European cloud not a threat: Amazon

Bloomberg

Amazon.com Inc cast doubt over a Franco-German plan for a European cloud that would allow the continent’s businesses to keep their data from being stored in the US or China.
After the European Union’s (EU) two leading nations unveiled plans for an EU-focussed cloud, a spokesperson for Amazon’s AWS cloud business said such a project will lack the scale to compete with the industry’s dominant players.
“We think that the idea of a ‘national’ cloud is interesting in theory, but in reality it removes many of the fundamental benefits of cloud computing,” the spokesperson said. “Running technology infrastructure at the scale that we do at AWS is hard and a capital-intensive business, in which customer demands for innovation and the latest security tools are insatiable.
This is also why the many proposals we have seen for “national” clouds over the years have not been seriously pursued.”
With concerns mounting about both data security and the economic importance of big data, France and Germany are striving to give their companies an alternative to storing data with US or Asian rivals such as Amazon or Alibaba Group Holding Ltd.
They announced they will work together to build a “secure data infrastructure” and promised more detailed plans by the end of the year.
The move comes as Amazon’s AWS is racing for dominance in Europe and Alibaba is pushing to enter the market.
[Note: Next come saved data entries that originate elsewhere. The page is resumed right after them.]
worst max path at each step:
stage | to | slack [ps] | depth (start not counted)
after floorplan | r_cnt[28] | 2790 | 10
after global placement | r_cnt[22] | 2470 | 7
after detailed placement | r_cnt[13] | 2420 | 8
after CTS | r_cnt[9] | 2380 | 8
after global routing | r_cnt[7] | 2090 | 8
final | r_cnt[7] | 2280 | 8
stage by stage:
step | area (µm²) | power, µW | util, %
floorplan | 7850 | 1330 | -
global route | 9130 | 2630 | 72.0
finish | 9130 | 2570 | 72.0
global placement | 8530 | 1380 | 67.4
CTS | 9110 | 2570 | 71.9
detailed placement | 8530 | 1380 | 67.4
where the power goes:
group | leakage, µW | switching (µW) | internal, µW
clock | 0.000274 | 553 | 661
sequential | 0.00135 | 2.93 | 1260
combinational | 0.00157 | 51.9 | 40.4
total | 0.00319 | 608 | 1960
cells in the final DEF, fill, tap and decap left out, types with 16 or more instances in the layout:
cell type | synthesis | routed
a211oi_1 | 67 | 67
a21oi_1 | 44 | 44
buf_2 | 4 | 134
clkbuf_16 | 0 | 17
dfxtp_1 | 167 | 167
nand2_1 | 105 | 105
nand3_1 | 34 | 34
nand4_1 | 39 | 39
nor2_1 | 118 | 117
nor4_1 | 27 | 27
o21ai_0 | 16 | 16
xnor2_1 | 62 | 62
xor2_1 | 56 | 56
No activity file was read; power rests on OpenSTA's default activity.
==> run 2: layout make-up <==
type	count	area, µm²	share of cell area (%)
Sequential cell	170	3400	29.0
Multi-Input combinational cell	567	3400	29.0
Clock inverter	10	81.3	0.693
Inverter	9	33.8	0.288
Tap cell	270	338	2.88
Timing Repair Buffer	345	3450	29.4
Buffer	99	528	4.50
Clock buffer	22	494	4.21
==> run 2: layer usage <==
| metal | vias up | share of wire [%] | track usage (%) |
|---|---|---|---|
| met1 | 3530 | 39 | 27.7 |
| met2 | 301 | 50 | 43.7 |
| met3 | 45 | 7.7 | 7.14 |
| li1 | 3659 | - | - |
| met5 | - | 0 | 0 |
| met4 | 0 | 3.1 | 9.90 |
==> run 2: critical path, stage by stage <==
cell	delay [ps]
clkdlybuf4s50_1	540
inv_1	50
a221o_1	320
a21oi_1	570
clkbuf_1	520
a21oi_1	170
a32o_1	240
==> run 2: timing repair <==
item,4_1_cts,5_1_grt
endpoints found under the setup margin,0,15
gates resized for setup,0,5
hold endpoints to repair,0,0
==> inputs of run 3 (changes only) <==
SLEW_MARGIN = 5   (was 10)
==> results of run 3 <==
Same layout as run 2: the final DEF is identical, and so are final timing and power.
[config.mk]
export PLATFORM = sky130hd
export DESIGN_NAME = saida_display_flat
export DESIGN_NICKNAME = d
export VERILOG_FILES = /design/src/rtl/saida_pkg.sv /design/src/rtl/saida_if.sv /design/src/rtl/saida_fifo.sv /design/src/rtl/saida_display.sv /design/src/flat_wrapper.sv
export SDC_FILE = /design/constraint.sdc
export NUM_CORES = 1
export LEC_CHECK = 0
export CORE_UTILIZATION = 61
export CTS_BUF_LIST = sky130_fd_sc_hd__clkbuf_4
export CTS_CLUSTER_SIZE = 14
export DETAILED_ROUTE_END_ITERATION = 8
export PLACE_DENSITY_LB_ADDON = 0.3
export SKIP_LAST_GASP = 1
export SLEW_MARGIN = 20
export SYNTH_ARGS = -nofsm -noshare
export SYNTH_HDL_FRONTEND = slang
export SYNTH_SLANG_ARGS = --single-unit
[constraint.sdc]
create_clock -name clk -period 5.6 [get_ports clk]
set_input_delay 1.12 -clock clk [delete_from_list [all_inputs] [get_ports clk]]
set_output_delay 1.12 -clock clk [all_outputs]
set_load 0.02 [all_outputs]
[src/rtl/saida_pkg.sv]
// Shared types, constants and helpers for the saida_display result viewer.
// Segment patterns are active-low, bit order gfedcba.
package saida_pkg;

  localparam int BCD_DIGITS  = 10;
  localparam int CONV_CYCLES = 32;

  typedef enum logic [1:0] {
    IDLE = 2'd0,
    CONV = 2'd1,
    SHOW = 2'd2
  } state_t;

  localparam logic [6:0] SEG_0     = 7'b1000000;
  localparam logic [6:0] SEG_1     = 7'b1111001;
  localparam logic [6:0] SEG_2     = 7'b0100100;
  localparam logic [6:0] SEG_3     = 7'b0110000;
  localparam logic [6:0] SEG_4     = 7'b0011001;
  localparam logic [6:0] SEG_5     = 7'b0010010;
  localparam logic [6:0] SEG_6     = 7'b0000010;
  localparam logic [6:0] SEG_7     = 7'b1111000;
  localparam logic [6:0] SEG_8     = 7'b0000000;
  localparam logic [6:0] SEG_9     = 7'b0010000;
  localparam logic [6:0] SEG_BLANK = 7'b1111111;
  localparam logic [6:0] SEG_MINUS = 7'b0111111;

  // Double-dabble correction: every nibble >= 5 gets +3 before the shift.
  function automatic logic [4*BCD_DIGITS-1:0] dd_adjust(input logic [4*BCD_DIGITS-1:0] acc);
    logic [4*BCD_DIGITS-1:0] res;
    res = acc;
    for (int d = 0; d < BCD_DIGITS; d++) begin
      if (acc[4*d +: 4] >= 4'd5) begin
        res[4*d +: 4] = acc[4*d +: 4] + 4'd3;
      end else begin
        res[4*d +: 4] = acc[4*d +: 4];
      end
    end
    return res;
  endfunction

  function automatic logic [6:0] seg7_digit(input logic [3:0] d);
    case (d)
      4'd0:    return SEG_0;
      4'd1:    return SEG_1;
      4'd2:    return SEG_2;
      4'd3:    return SEG_3;
      4'd4:    return SEG_4;
      4'd5:    return SEG_5;
      4'd6:    return SEG_6;
      4'd7:    return SEG_7;
      4'd8:    return SEG_8;
      4'd9:    return SEG_9;
      default: return SEG_BLANK;
    endcase
  endfunction

endpackage

[src/rtl/saida_if.sv]
// Datapath-to-display bus for saida_display; seg/seg_sign exist only
// when SAIDA_SEG7_EN is defined.
interface saida_if #(parameter int DEPTH = 8) ();
  logic                     wr_en;
  logic [31:0]              wr_data;
  logic                     next;
  logic                     full;
  logic [$clog2(DEPTH):0]   count;
  logic                     overflow;
  logic                     busy;
  logic                     valid;
  logic                     neg;
  logic [39:0]              bcd;
`ifdef SAIDA_SEG7_EN
  logic [69:0]              seg;
  logic [6:0]               seg_sign;
`endif

  modport slave (
    input  wr_en, wr_data, next,
    output full, count, overflow, busy, valid, neg, bcd
`ifdef SAIDA_SEG7_EN
    , output seg, seg_sign
`endif
  );

  modport master (
    output wr_en, wr_data, next,
    input  full, count, overflow, busy, valid, neg, bcd
`ifdef SAIDA_SEG7_EN
    , input seg, seg_sign
`endif
  );
endinterface

[src/rtl/saida_fifo.sv]
// Result FIFO: DEPTH x DATA_W storage, occupancy count and sticky overflow.
// Full is judged on the registered count, so a same-cycle pop never frees room.
module saida_fifo #(
  parameter int DEPTH  = 8,
  parameter int DATA_W = 32
) (
  input  logic                       clk,
  input  logic                       reset,
  input  logic                       i_wr_en,
  input  logic [DATA_W-1:0]          i_wr_data,
  input  logic                       i_pop,
  output logic [DATA_W-1:0]          o_rd_data,
  output logic                       o_full,
  output logic                       o_empty,
  output logic [$clog2(DEPTH):0]     o_count,
  output logic                       o_overflow
);
  localparam int AW = $clog2(DEPTH);
  localparam logic [AW:0] FULL_CNT = (AW+1)'(DEPTH);

  logic [DATA_W-1:0] r_mem [DEPTH];
  logic [AW-1:0]     r_wr_ptr;
  logic [AW-1:0]     r_rd_ptr;
  logic [AW:0]       r_count;
  logic              r_overflow;
  logic              w_wr_ok;
  logic              w_rd_ok;

  assign w_wr_ok = i_wr_en && (r_count != FULL_CNT);
  assign w_rd_ok = i_pop && (r_count != '0);

  always_ff @(posedge clk) begin
    if (w_wr_ok) begin
      r_mem[r_wr_ptr] <= i_wr_data;
    end
  end

  // Pointers wrap naturally because DEPTH is a power of two.
  always_ff @(posedge clk) begin
    if (reset) begin
      r_wr_ptr   <= '0;
      r_rd_ptr   <= '0;
      r_count    <= '0;
      r_overflow <= 1'b0;
    end else begin
      if (w_wr_ok) r_wr_ptr <= r_wr_ptr + AW'(1);
      if (w_rd_ok) r_rd_ptr <= r_rd_ptr + AW'(1);
      r_count <= r_count + (AW+1)'(w_wr_ok) - (AW+1)'(w_rd_ok);
      if (i_wr_en && !w_wr_ok) r_overflow <= 1'b1;
    end
  end

  assign o_rd_data  = r_mem[r_rd_ptr];
  assign o_full     = (r_count == FULL_CNT);
  assign o_empty    = (r_count == '0);
  assign o_count    = r_count;
  assign o_overflow = r_overflow;
endmodule

[src/rtl/saida_display.sv]
// Buffers signed results and shows them one at a time as sign + 10 BCD digits.
// Optional 7-segment outputs are enabled with SAIDA_SEG7_EN.
module saida_display
  import saida_pkg::*;
#(
  parameter int DEPTH  = 8,
  parameter int DATA_W = 32
) (
  input  logic    clk,
  input  logic    reset,
  saida_if.slave  bus
);
  localparam int ACC_W = 4 * BCD_DIGITS;

  state_t              r_state;
  logic                r_next_prev;
  logic [ACC_W-1:0]    r_acc;
  logic [DATA_W-1:0]   r_mag;
  logic [5:0]          r_iter;
  logic                r_sign;
  logic                r_busy;
  logic                r_valid;
  logic                r_neg;
  logic [ACC_W-1:0]    r_bcd;

  logic [DATA_W-1:0]   w_head;
  logic [DATA_W-1:0]   w_head_mag;
  logic                w_empty;
  logic                w_pop;
  logic                w_adv;
  logic [ACC_W-1:0]    w_acc_adj;
  logic [ACC_W-1:0]    w_acc_next;
  logic [DATA_W-1:0]   w_mag_next;

  saida_fifo #(.DEPTH(DEPTH), .DATA_W(DATA_W)) u_fifo (
    .clk        (clk),
    .reset      (reset),
    .i_wr_en    (bus.wr_en),
    .i_wr_data  (bus.wr_data),
    .i_pop      (w_pop),
    .o_rd_data  (w_head),
    .o_full     (bus.full),
    .o_empty    (w_empty),
    .o_count    (bus.count),
    .o_overflow (bus.overflow)
  );

  assign w_adv      = bus.next && !r_next_prev;
  // -2^31 negates to itself, which is the correct unsigned magnitude.
  assign w_head_mag = w_head[DATA_W-1] ? (~w_head + DATA_W'(1)) : w_head;
  assign w_acc_adj  = dd_adjust(r_acc);
  assign {w_acc_next, w_mag_next} = {w_acc_adj[ACC_W-2:0], r_mag, 1'b0};

  // Pop the head when idle, or when an advance lands on a completed display.
  always_comb begin
    w_pop = 1'b0;
    case (r_state)
      IDLE:    w_pop = !w_empty;
      SHOW:    w_pop = r_valid && w_adv && !w_empty;
      default: w_pop = 1'b0;
    endcase
  end

  // Display FSM with the shift-add-3 converter; the first SHOW cycle loads bcd/neg.
  always_ff @(posedge clk) begin
    if (reset) begin
      r_state     <= IDLE;
      r_next_prev <= 1'b0;
      r_acc       <= '0;
      r_mag       <= '0;
      r_iter      <= '0;
      r_sign      <= 1'b0;
      r_busy      <= 1'b0;
      r_valid     <= 1'b0;
      r_neg       <= 1'b0;
      r_bcd       <= '0;
    end else begin
      r_next_prev <= bus.next;
      case (r_state)
        IDLE: begin
          r_valid <= 1'b0;
          r_neg   <= 1'b0;
          r_bcd   <= '0;
          if (w_pop) begin
            r_sign  <= w_head[DATA_W-1];
            r_mag   <= w_head_mag;
            r_acc   <= '0;
            r_iter  <= '0;
            r_busy  <= 1'b1;
            r_state <= CONV;
          end
        end
        CONV: begin
          r_acc  <= w_acc_next;
          r_mag  <= w_mag_next;
          r_iter <= r_iter + 6'd1;
          if (r_iter == 6'(CONV_CYCLES - 1)) begin
            r_busy  <= 1'b0;
            r_state <= SHOW;
          end
        end
        SHOW: begin
          if (!r_valid) begin
            r_valid <= 1'b1;
            r_bcd   <= r_acc;
            r_neg   <= r_sign;
          end else if (w_adv) begin
            r_valid <= 1'b0;
            r_neg   <= 1'b0;
            r_bcd   <= '0;
            if (w_pop) begin
              r_sign  <= w_head[DATA_W-1];
              r_mag   <= w_head_mag;
              r_acc   <= '0;
              r_iter  <= '0;
              r_busy  <= 1'b1;
              r_state <= CONV;
            end else begin
              r_state <= IDLE;
            end
          end
        end
        default: r_state <= IDLE;
      endcase
    end
  end

  assign bus.busy  = r_busy;
  assign bus.valid = r_valid;
  assign bus.neg   = r_neg;
  assign bus.bcd   = r_bcd;

`ifdef SAIDA_SEG7_EN
  for (genvar d = 0; d < BCD_DIGITS; d++) begin : g_seg
    assign bus.seg[7*d +: 7] = r_valid ? seg7_digit(r_bcd[4*d +: 4]) : SEG_BLANK;
  end
  assign bus.seg_sign = (r_neg && r_valid) ? SEG_MINUS : SEG_BLANK;
`endif
endmodule
## src/rtl/gray_ptr_fifo.sv

```systemverilog
// -----------------------------------------------------------------------------
// gray_ptr_fifo
//
// Single-clock synchronous FIFO whose read and write pointers are held and
// exported as (ADDR_WIDTH+1)-bit Gray codes. Each exported pointer moves by
// exactly one bit per accepted access, which lets downstream Gray decoders and
// future clock-domain-crossing stages sample them safely.
//
// Ports:
//   clk          single clock, all state changes on the rising edge
//   rst          synchronous, active-high reset
//   wr_en        write request; accepted only when not full
//   wr_data      word stored on an accepted write
//   rd_en        read request; accepted only when not empty
//   rd_data      registered read word, valid the cycle after an accepted read
//   full         registered full flag
//   empty        registered empty flag
//   wr_ptr_gray  registered Gray-coded write pointer (wrap bit included)
//   rd_ptr_gray  registered Gray-coded read pointer (wrap bit included)
//   count        registered occupancy, 0 .. 2**ADDR_WIDTH
//   overflow     one-cycle pulse after a write requested while full
//   underflow    one-cycle pulse after a read requested while empty
// -----------------------------------------------------------------------------
module gray_ptr_fifo #(
  parameter int DATA_WIDTH = 8,
  parameter int ADDR_WIDTH = 4
) (
  input  logic                  clk,
  input  logic                  rst,
  input  logic                  wr_en,
  input  logic [DATA_WIDTH-1:0] wr_data,
  input  logic                  rd_en,
  output logic [DATA_WIDTH-1:0] rd_data,
  output logic                  full,
  output logic                  empty,
  output logic [ADDR_WIDTH:0]   wr_ptr_gray,
  output logic [ADDR_WIDTH:0]   rd_ptr_gray,
  output logic [ADDR_WIDTH:0]   count,
  output logic                  overflow,
  output logic                  underflow
);

  localparam int PTR_W = ADDR_WIDTH + 1;
  localparam int DEPTH = 1 << ADDR_WIDTH;

  // Storage: plain array, written and read only from clocked processes so it
  // maps onto block RAM with a registered read port.
  logic [DATA_WIDTH-1:0] mem [DEPTH];

  logic [PTR_W-1:0]      wbin_q, wbin_d;
  logic [PTR_W-1:0]      rbin_q, rbin_d;
  logic [PTR_W-1:0]      wgray_q, wgray_d;
  logic [PTR_W-1:0]      rgray_q, rgray_d;
  logic [PTR_W-1:0]      count_q, count_d;
  logic                  full_q, full_d;
  logic                  empty_q, empty_d;
  logic                  overflow_q, overflow_d;
  logic                  underflow_q, underflow_d;
  logic [DATA_WIDTH-1:0] rd_data_q;

  logic                  wr_accept;
  logic                  rd_accept;

  // ---------------------------------------------------------------------------
  // Next-state logic
  // ---------------------------------------------------------------------------
  always_comb begin
    // Acceptance uses the flags registered before this edge.
    wr_accept   = wr_en && !full_q;
    rd_accept   = rd_en && !empty_q;

    wbin_d      = wbin_q;
    rbin_d      = rbin_q;
    count_d     = count_q;

    if (wr_accept) begin
      wbin_d = wbin_q + PTR_W'(1);
    end
    if (rd_accept) begin
      rbin_d = rbin_q + PTR_W'(1);
    end

    // Simultaneous accepted read and write leave occupancy unchanged.
    case ({wr_accept, rd_accept})
      2'b10:   count_d = count_q + PTR_W'(1);
      2'b01:   count_d = count_q - PTR_W'(1);
      default: count_d = count_q;
    endcase

    wgray_d     = wbin_d ^ (wbin_d >> 1);
    rgray_d     = rbin_d ^ (rbin_d >> 1);

    // Equal Gray pointers mean empty; full is the same address one lap ahead,
    // which in Gray code shows up as the top two bits inverted.
    empty_d     = (wgray_d == rgray_d);
    full_d      = (wgray_d == {~rgray_d[ADDR_WIDTH:ADDR_WIDTH-1],
                               rgray_d[ADDR_WIDTH-2:0]});

    overflow_d  = wr_en && full_q;
    underflow_d = rd_en && empty_q;
  end

  // ---------------------------------------------------------------------------
  // State registers
  // ---------------------------------------------------------------------------
  always_ff @(posedge clk) begin
    if (rst) begin
      wbin_q      <= '0;
      rbin_q      <= '0;
      wgray_q     <= '0;
      rgray_q     <= '0;
      count_q     <= '0;
      full_q      <= 1'b0;
      empty_q     <= 1'b1;
      overflow_q  <= 1'b0;
      underflow_q <= 1'b0;
    end else begin
      wbin_q      <= wbin_d;
      rbin_q      <= rbin_d;
      wgray_q     <= wgray_d;
      rgray_q     <= rgray_d;
      count_q     <= count_d;
      full_q      <= full_d;
      empty_q     <= empty_d;
      overflow_q  <= overflow_d;
      underflow_q <= underflow_d;
    end
  end

  // Memory write port; contents are deliberately not reset.
  always_ff @(posedge clk) begin
    if (!rst && wr_accept) begin
      mem[wbin_q[ADDR_WIDTH-1:0]] <= wr_data;
    end
  end

  // Registered read port; holds its value when no read is accepted. The read
  // uses the pre-edge read pointer, so a same-cycle write into an empty FIFO
  // is never visible here.
  always_ff @(posedge clk) begin
    if (rst) begin
      rd_data_q <= '0;
    end else if (rd_accept) begin
      rd_data_q <= mem[rbin_q[ADDR_WIDTH-1:0]];
    end
  end

  assign rd_data     = rd_data_q;
  assign full        = full_q;
  assign empty       = empty_q;
  assign wr_ptr_gray = wgray_q;
  assign rd_ptr_gray = rgray_q;
  assign count       = count_q;
  assign overflow    = overflow_q;
  assign underflow   = underflow_q;

endmodule

```
===== src/rtl/fetch_queue.sv =====
// Synchronous FIFO holding fetched {pc, instr} entries. The head is read
// straight from storage, so a write becomes visible one cycle later (no bypass).
module fetch_queue #(
  parameter int WIDTH = 64,
  parameter int DEPTH = 4
) (
  input  logic                     clk,
  input  logic                     rst,
  input  logic                     flush_i,
  input  logic                     wr_en_i,
  input  logic [WIDTH-1:0]         wr_data_i,
  input  logic                     rd_en_i,
  output logic [WIDTH-1:0]         rd_data_o,
  output logic                     empty_o,
  output logic [$clog2(DEPTH):0]   count_o
);

  localparam int AW = $clog2(DEPTH);

  logic [WIDTH-1:0] mem_q [DEPTH];
  logic [AW-1:0]    wr_ptr_q, wr_ptr_d;
  logic [AW-1:0]    rd_ptr_q, rd_ptr_d;
  logic [AW:0]      count_q, count_d;
  logic             full;
  logic             do_wr;
  logic             do_rd;

  assign full      = (count_q == (AW+1)'(DEPTH));
  assign empty_o   = (count_q == '0);
  assign count_o   = count_q;
  assign do_wr     = wr_en_i && !full;
  assign do_rd     = rd_en_i && !empty_o;
  assign rd_data_o = mem_q[rd_ptr_q];

  // Next-state for pointers and occupancy; pointers wrap naturally at 2^AW.
  always_comb begin
    // NOTE: every output gets a default first so no path leaves it unassigned (no latch).
    wr_ptr_d = wr_ptr_q;
    rd_ptr_d = rd_ptr_q;
    count_d  = count_q;
    if (do_wr) wr_ptr_d = wr_ptr_q + 1'b1;
    if (do_rd) rd_ptr_d = rd_ptr_q + 1'b1;
    case ({do_wr, do_rd})
      2'b10:   count_d = count_q + 1'b1;
      2'b01:   count_d = count_q - 1'b1;
      default: count_d = count_q;
    endcase
    if (flush_i) begin
      wr_ptr_d = '0;
      rd_ptr_d = '0;
      count_d  = '0;
    end
  end

  // Pointer and occupancy registers with synchronous reset.
  always_ff @(posedge clk) begin
    // NOTE: state registers use non-blocking assignment so all flops update together.
    if (rst) begin
      wr_ptr_q <= '0;
      rd_ptr_q <= '0;
      count_q  <= '0;
    end else begin
      wr_ptr_q <= wr_ptr_d;
      rd_ptr_q <= rd_ptr_d;
      count_q  <= count_d;
    end
  end

  // Entry storage write port.
  always_ff @(posedge clk) begin
    // NOTE: storage is deliberately not reset; emptiness is tracked by count_q alone.
    if (do_wr) mem_q[wr_ptr_q] <= wr_data_i;
  end

endmodule : fetch_queue


===== src/rtl/fetch_unit.sv =====
// Instruction fetch unit: issues sequential fetches under a credit limit,
// tracks in-flight requests, discards stale responses after a redirect and
// buffers good instructions in fetch_queue for the decode stage.
module fetch_unit
  import fetch_unit_pkg::*;
#(
  parameter int              XLEN     = XLEN_DEFAULT,
  parameter logic [XLEN-1:0] RESET_PC = XLEN'(32'h0000_0000),
  parameter int              FQ_DEPTH = 4
) (
  input  logic                       clk,
  input  logic                       rst,
  input  logic                       redirect_valid,
  input  logic [XLEN-1:0]            redirect_pc,
  output logic                       imem_req_valid,
  input  logic                       imem_req_ready,
  output logic [XLEN-1:0]            imem_req_addr,
  input  logic                       imem_rsp_valid,
  input  logic [INSTR_W-1:0]         imem_rsp_data,
  output logic                       if_valid,
  input  logic                       if_ready,
  output logic [INSTR_W-1:0]         if_instr,
  output logic [XLEN-1:0]            if_pc,
  output logic [$clog2(FQ_DEPTH):0]  fq_count
);

  localparam int              CW             = $clog2(FQ_DEPTH) + 1;
  localparam int              QW             = XLEN + INSTR_W;
  localparam logic [XLEN-1:0] RESET_PC_ALIGN = {RESET_PC[XLEN-1:2], 2'b00};

  logic [XLEN-1:0] fetch_pc_q, fetch_pc_d;   // address of the next request
  logic [XLEN-1:0] rsp_pc_q, rsp_pc_d;       // pc of the next kept response
  logic [CW-1:0]   inflight_q, inflight_d;   // accepted requests awaiting response
  logic [CW-1:0]   discard_q, discard_d;     // stale responses still to drop

  logic [XLEN-1:0] redirect_target;
  logic [CW:0]     credit_used;
  logic            req_fire;
  logic            if_fire;
  logic            rsp_keep;
  logic            q_empty;
  logic [QW-1:0]   q_head;

  assign redirect_target = {redirect_pc[XLEN-1:2], 2'b00};
  assign credit_used     = {1'b0, fq_count} + {1'b0, inflight_q};

  // A request is only offered when the queue is guaranteed room for its
  // response, and never in the redirect cycle or while reset is held.
  assign imem_req_valid  = !rst && !redirect_valid &&
                           (credit_used < (CW+1)'(FQ_DEPTH));
  assign imem_req_addr   = {fetch_pc_q[XLEN-1:2], 2'b00};
  assign req_fire        = imem_req_valid && imem_req_ready;
  assign if_fire         = if_valid && if_ready;
  assign rsp_keep        = imem_rsp_valid && !redirect_valid && (discard_q == '0);

  assign if_valid = !q_empty;
  assign if_instr = q_empty ? NOP_INSTR : q_head[INSTR_W-1:0];
  assign if_pc    = q_empty ? '0        : q_head[QW-1:INSTR_W];

  fetch_queue #(
    .WIDTH (QW),
    .DEPTH (FQ_DEPTH)
  ) u_queue (
    .clk       (clk),
    .rst       (rst),
    .flush_i   (redirect_valid),
    .wr_en_i   (rsp_keep),
    .wr_data_i ({rsp_pc_q, imem_rsp_data}),
    .rd_en_i   (if_fire),
    .rd_data_o (q_head),
    .empty_o   (q_empty),
    .count_o   (fq_count)
  );

  // Next-state for fetch pc, response pc, in-flight and discard counters.
  always_comb begin
    fetch_pc_d = fetch_pc_q;
    rsp_pc_d   = rsp_pc_q;
    inflight_d = inflight_q;
    discard_d  = discard_q;

    if (req_fire)       inflight_d = inflight_d + 1'b1;
    if (imem_rsp_valid) inflight_d = inflight_d - 1'b1;

    if (redirect_valid) begin
      fetch_pc_d = redirect_target;
      rsp_pc_d   = redirect_target;
      // No request fires in this cycle and any response here is dropped, so
      // everything still outstanding afterwards is stale.
      discard_d  = inflight_d;
    end else begin
      if (req_fire) fetch_pc_d = fetch_pc_q + XLEN'(PC_STEP);
      if (rsp_keep) rsp_pc_d   = rsp_pc_q + XLEN'(PC_STEP);
      if (imem_rsp_valid && discard_q != '0) discard_d = discard_q - 1'b1;
    end
  end

  // Fetch-side state registers; reset abandons all outstanding requests.
  always_ff @(posedge clk) begin
    if (rst) begin
      fetch_pc_q <= RESET_PC_ALIGN;
      rsp_pc_q   <= RESET_PC_ALIGN;
      inflight_q <= '0;
      discard_q  <= '0;
    end else begin
      fetch_pc_q <= fetch_pc_d;
      rsp_pc_q   <= rsp_pc_d;
      inflight_q <= inflight_d;
      discard_q  <= discard_d;
    end
  end

endmodule : fetch_unit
Domestic competitors by comparison are struggling to gain critical mass.
The use of cloud services is expanding rapidly and the technology will soon provide the architecture for everything from healthcare services to mining financial data.
Europe needs its own cloud infrastructure to ensure confidential data doesn’t leave the region, Tim Hoettges, chief executive officer of Deutsche Telekom AG, Europe’s most valuable telecom company, said at a tech conferencein Cologne.
US players have been making huge investments to stay ahead of the game in cloud services. Alphabet Inc has signaled it’s ready to dent its earnings to invest in the cloud, while Microsoft Corp is likely to get a boost from the $10 billion contract it won to run the Pentagon’s cloud.